Ghassan Charbel
Editor-in-Chief of Asharq Al-Awsat newspaper
TT

A Drop of Humility and Complicity

The Libyans are lost. They cannot predict when Libya will return to itself. Internal battles, mixed with imported wars, do not bode well.

Ghassan Salame tried, in vain, to persuade local players to conspire in order to reclaim their country from regional and international actors. He tried to convince the fighters and the conflicting parties. He held talks, drafted articles and organized conferences… The Libyans were dragged to the Berlin clinic to be examined by international senior doctors. All of that didn’t work. Salame left the stage, which was further inflamed by the open appetite of Recep Tayyip Erdogan’s regime.

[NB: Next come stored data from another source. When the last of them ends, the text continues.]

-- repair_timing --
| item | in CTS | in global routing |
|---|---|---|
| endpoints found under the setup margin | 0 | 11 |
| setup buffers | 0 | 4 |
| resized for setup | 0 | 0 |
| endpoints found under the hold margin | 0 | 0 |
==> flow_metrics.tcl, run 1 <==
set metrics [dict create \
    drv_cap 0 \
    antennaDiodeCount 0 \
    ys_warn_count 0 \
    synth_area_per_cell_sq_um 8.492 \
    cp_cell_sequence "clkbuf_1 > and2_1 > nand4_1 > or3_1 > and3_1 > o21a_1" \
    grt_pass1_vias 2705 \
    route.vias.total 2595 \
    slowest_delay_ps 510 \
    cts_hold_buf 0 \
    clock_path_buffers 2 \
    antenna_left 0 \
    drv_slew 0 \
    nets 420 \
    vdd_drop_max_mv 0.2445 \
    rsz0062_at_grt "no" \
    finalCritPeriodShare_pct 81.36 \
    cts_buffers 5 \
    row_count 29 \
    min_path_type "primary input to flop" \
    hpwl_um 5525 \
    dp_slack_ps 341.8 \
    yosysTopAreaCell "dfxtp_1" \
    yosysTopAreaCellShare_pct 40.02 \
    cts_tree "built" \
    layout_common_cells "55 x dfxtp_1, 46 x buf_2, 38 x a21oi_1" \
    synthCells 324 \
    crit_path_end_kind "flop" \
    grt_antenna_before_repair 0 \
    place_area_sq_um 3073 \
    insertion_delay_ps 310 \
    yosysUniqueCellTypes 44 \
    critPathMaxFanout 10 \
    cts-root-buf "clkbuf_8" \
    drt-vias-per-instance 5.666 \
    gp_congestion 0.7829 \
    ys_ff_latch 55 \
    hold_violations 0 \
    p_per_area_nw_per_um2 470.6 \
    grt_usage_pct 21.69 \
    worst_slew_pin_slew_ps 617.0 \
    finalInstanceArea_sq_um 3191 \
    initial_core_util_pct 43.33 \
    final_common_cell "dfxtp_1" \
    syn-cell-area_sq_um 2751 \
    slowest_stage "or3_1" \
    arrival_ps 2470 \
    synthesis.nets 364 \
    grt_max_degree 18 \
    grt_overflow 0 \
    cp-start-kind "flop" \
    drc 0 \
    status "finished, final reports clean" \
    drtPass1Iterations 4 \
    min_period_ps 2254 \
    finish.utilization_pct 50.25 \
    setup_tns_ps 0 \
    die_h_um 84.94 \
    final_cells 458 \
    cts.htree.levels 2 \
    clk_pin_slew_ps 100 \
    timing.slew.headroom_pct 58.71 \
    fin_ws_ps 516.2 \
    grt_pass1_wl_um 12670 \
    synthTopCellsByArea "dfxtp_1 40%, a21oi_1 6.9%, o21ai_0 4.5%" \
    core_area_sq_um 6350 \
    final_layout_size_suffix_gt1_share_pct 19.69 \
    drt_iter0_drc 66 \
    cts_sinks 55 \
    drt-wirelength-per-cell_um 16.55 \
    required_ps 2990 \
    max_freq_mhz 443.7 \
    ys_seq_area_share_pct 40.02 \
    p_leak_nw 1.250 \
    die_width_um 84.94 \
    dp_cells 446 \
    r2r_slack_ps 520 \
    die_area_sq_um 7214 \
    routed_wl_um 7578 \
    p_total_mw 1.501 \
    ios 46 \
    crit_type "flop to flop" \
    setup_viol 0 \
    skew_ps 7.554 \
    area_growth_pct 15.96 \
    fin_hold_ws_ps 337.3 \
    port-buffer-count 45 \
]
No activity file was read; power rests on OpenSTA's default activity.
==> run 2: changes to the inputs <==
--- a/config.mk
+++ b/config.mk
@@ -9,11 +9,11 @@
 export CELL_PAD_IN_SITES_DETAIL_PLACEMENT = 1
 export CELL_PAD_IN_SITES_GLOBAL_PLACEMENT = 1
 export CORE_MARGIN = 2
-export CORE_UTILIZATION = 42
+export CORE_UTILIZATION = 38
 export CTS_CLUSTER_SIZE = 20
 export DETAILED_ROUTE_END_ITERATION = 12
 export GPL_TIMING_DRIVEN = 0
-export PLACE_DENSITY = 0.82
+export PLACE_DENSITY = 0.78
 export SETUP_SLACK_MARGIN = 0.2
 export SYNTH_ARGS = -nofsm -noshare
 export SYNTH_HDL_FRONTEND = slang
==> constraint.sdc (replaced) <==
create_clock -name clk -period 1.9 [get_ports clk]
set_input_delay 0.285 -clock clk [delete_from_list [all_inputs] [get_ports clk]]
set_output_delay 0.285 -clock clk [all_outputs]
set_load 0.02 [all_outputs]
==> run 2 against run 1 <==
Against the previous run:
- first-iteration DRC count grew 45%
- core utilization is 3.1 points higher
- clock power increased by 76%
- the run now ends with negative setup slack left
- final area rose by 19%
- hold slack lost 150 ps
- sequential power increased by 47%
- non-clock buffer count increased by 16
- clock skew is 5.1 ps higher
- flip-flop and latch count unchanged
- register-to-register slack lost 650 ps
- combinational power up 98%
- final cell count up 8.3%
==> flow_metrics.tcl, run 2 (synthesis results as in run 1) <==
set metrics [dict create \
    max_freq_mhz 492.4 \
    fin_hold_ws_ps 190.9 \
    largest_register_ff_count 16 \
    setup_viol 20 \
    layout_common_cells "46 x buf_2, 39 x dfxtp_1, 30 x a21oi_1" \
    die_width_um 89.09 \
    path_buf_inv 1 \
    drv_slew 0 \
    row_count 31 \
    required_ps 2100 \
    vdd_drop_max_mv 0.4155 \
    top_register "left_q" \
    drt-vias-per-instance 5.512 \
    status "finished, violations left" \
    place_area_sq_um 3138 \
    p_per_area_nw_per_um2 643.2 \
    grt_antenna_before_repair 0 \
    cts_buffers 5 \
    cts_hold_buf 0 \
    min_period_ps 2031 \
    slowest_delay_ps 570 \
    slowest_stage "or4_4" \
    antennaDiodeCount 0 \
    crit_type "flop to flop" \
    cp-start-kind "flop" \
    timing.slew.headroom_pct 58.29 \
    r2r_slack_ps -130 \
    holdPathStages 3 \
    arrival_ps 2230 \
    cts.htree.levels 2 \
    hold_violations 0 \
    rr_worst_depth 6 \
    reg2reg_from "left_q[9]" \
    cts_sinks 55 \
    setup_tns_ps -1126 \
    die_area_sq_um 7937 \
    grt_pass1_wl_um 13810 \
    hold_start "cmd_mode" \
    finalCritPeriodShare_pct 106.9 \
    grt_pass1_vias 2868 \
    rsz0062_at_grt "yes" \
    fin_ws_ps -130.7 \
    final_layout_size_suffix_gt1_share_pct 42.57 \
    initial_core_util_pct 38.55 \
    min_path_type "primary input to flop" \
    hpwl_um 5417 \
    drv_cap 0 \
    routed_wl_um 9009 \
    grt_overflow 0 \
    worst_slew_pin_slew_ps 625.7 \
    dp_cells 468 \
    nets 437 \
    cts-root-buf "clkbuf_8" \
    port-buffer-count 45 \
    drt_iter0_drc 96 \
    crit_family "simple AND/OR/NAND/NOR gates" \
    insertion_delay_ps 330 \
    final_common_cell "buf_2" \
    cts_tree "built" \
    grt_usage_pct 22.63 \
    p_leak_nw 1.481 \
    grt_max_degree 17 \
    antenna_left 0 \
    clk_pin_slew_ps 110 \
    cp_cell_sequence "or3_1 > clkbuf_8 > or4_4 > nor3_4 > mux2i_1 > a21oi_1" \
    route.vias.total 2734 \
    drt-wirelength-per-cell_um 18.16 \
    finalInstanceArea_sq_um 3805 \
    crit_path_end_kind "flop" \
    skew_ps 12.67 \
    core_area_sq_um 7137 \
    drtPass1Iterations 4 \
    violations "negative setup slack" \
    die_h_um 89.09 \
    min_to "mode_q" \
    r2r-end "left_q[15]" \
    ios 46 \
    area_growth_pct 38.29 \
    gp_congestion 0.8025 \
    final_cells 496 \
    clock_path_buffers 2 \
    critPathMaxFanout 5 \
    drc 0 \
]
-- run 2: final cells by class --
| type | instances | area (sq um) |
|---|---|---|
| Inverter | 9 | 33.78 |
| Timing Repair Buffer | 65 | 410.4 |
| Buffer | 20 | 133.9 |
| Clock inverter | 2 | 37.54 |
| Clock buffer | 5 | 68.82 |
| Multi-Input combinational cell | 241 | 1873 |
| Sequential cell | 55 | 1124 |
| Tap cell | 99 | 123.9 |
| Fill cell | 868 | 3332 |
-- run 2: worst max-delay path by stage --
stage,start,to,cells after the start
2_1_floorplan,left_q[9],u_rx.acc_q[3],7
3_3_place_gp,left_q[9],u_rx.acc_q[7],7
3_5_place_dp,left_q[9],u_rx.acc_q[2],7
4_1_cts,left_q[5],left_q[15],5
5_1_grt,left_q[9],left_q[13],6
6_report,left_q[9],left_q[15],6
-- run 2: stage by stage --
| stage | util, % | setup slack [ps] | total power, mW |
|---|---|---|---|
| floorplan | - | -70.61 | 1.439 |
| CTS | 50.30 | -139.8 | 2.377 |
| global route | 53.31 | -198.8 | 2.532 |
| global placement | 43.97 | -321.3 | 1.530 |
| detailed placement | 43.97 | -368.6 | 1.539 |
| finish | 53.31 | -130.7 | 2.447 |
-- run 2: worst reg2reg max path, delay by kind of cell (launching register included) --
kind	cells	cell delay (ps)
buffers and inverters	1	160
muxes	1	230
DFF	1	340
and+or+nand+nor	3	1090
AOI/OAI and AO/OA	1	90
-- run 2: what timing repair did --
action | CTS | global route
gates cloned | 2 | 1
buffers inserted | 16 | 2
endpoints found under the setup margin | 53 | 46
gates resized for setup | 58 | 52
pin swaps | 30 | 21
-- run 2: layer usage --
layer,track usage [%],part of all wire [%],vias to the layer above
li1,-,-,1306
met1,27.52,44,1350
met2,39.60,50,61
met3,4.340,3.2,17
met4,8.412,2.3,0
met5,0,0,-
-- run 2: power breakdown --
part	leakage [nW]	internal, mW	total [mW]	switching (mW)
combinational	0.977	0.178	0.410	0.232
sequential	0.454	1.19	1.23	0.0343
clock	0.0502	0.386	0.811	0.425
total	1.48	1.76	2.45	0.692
[src/rtl/fpa_align.sv]
module fpa_align #(
  parameter int CHAR_W = 8,
  parameter int FRAC_W = 27,
  localparam int DBL_W = 2 * FRAC_W
) (
  input  logic              a_sgn,
  input  logic [CHAR_W-1:0] a_chr,
  input  logic [FRAC_W-1:0] a_frc,
  input  logic              b_sgn,
  input  logic [CHAR_W-1:0] b_chr,
  input  logic [FRAC_W-1:0] b_frc,
  output logic              big_sgn,
  output logic [CHAR_W-1:0] big_chr,
  output logic [DBL_W-1:0]  big_x,
  output logic              sml_sgn,
  output logic [DBL_W-1:0]  sml_x,
  output logic              zero_sgn
);
  logic              a_wins;
  logic [CHAR_W-1:0] gap;
  logic [FRAC_W-1:0] sml_frc;

  always_comb begin
    a_wins  = (a_chr >= b_chr);
    big_sgn = a_wins ? a_sgn : b_sgn;
    big_chr = a_wins ? a_chr : b_chr;
    sml_sgn = a_wins ? b_sgn : a_sgn;
    sml_frc = a_wins ? b_frc : a_frc;
    big_x   = {(a_wins ? a_frc : b_frc), {FRAC_W{1'b0}}};
    gap     = a_wins ? (a_chr - b_chr) : (b_chr - a_chr);
    // far-apart operands: the smaller one drops out entirely
    if (int'(gap) >= FRAC_W) sml_x = '0;
    else                     sml_x = {sml_frc, {FRAC_W{1'b0}}} >> gap;
    // zero-result sign follows the smaller characteristic, ties to accumulator
    zero_sgn = (a_chr > b_chr) ? b_sgn : a_sgn;
  end
endmodule

[src/rtl/fpa_magadd.sv]
module fpa_magadd #(
  parameter int DBL_W = 54
) (
  input  logic             x_sgn,
  input  logic [DBL_W-1:0] x,
  input  logic             y_sgn,
  input  logic [DBL_W-1:0] y,
  output logic [DBL_W:0]   res,
  output logic             res_sgn
);
  always_comb begin
    if (x_sgn == y_sgn) begin
      res     = {1'b0, x} + {1'b0, y};
      res_sgn = x_sgn;
    end else if (x >= y) begin
      res     = {1'b0, x - y};
      res_sgn = x_sgn;
    end else begin
      res     = {1'b0, y - x};
      res_sgn = y_sgn;
    end
  end
endmodule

The Libyans are lost, so is the country itself. How hard it is for foreign flags to multiply on your land and for the fires to intensify. How hard it is to see militia weapons proliferate and mercenaries spread. The feast of oil and gas increases internal hatreds and external grudges.

It is a painful yet common story. You start with an internal race over decision-making. The ambition to monopolize power and eliminate the other leads to war. In war, aid and alliances are bound to lead quickly to dependence.

The local player is under the illusion that he is getting stronger as he reaches out to an ally outside the map. He forgets that he is the weaker party and that his ally would soon turn him into a soldier and a servant for his agenda. External powers were never charities, even if covered with ideological fig leaves or something similar.

The Libyans are lost. They have no emergency number to call. Nothing justifies contacting the Arab League. Its good intentions are matched by its lack of potential. There is no point in resorting to the African Union; it acts like a retired wise man. Guterres, despite his efforts, does not seem to be able to save a country whose people had not yet agreed to save themselves.

What has Libya done to be tormented for four long decades under the colonel, his revolution and his Green Book? What has it done to be tortured under the colonel’s successors and then becomes a field of experiments for the weapons and policies of exploitative policies? What is Libya’s fault for letting the world allow the Turkish president to pump mercenaries into its veins, and let the “Kremlin master” interfere with it as well?

Libya is sailing in tormented seas, while its fighters lack a drop of humility and collusion that helps them regain their map from the hands of external players.

The Syrians, too, are lost. The Syrian fate is put on hold. Millions of them have lost hope in the refugee camps, while others, at home, fear the beast of hunger as the local currency was hit hard and panic mounted on the eve of the implementation of the Caesar Act.

A powerful Syria fell into the trap of those who are stronger. Many proxy wars are taking place on its soil against its will, and many truces are concluded without consulting it. The Russian master is controlling the Israeli raids, the Iranian expansion and the Turkish interferences. He is about to discuss, with the American general, the country’s future, with the absence of the latter.

External powers are not charities. They only coexist on a map to control its oil, its wheat and its water. Despite all the devastation that occurred, the Syrians did not show a drop of humility and collusion that helped them launch the journey to regain their map and return Syria to itself.

It’s even crueler to hear that the fate of Syria will remain unknown, pending the crystallization of the future of US-Iranian relations and that of Turkey’s regional role. Those are very tough words. Syria, which is trapped by armies, militias and flags, will see the poor, the hard-liners and the extremists increase in numbers, if it fails to become a normal country again.

The Lebanese too, are lost. They say that the Lebanese fate is also dependent on the future of relations between Washington and Tehran. The months leading up to the US presidential election will not be easy. The presidents recognized that their powers are limited to sharing seats in a ruined state, while the fate of the state itself is left to a game greater than theirs.

The Lebanese are currently subjected to all kinds of humiliation that they did not encounter even during the darkest chapters of war.

With all due respect to the positions and their residents, and regardless of the concessions that led them to those positions, the smell of failure surrounds official headquarters. Officials have failed to address the humiliated citizens. They have failed to talk to the international community, throwing allegations and lies that ignored the lurking hunger.

It is a tragedy of men, who do not know their countries and do not know the world. Men, who lack humility in a country that does not allow such a number of egoists. Men, who lack the virtue of national complicity in a fragile country that cannot afford this high number of adventurers and teenagers.

Lebanon has no interest in the failure of the Michel Aoun term, but the latter has not succeeded in boarding the train and engaging its citizens in the journey. Lebanon has no interest in the failure of Hassan Diab’s government, but the latter’s little modesty suggests that he is almost isolated in the chaotic republic.

The Libyans need a drop of humility and collusion. The Syrians and Lebanese need the same treatment. The same applies for Iraq, where the poor are multiplying, while the country boasts amazing wealth but is threatened by the continued absence of a drop of humility and national complicity.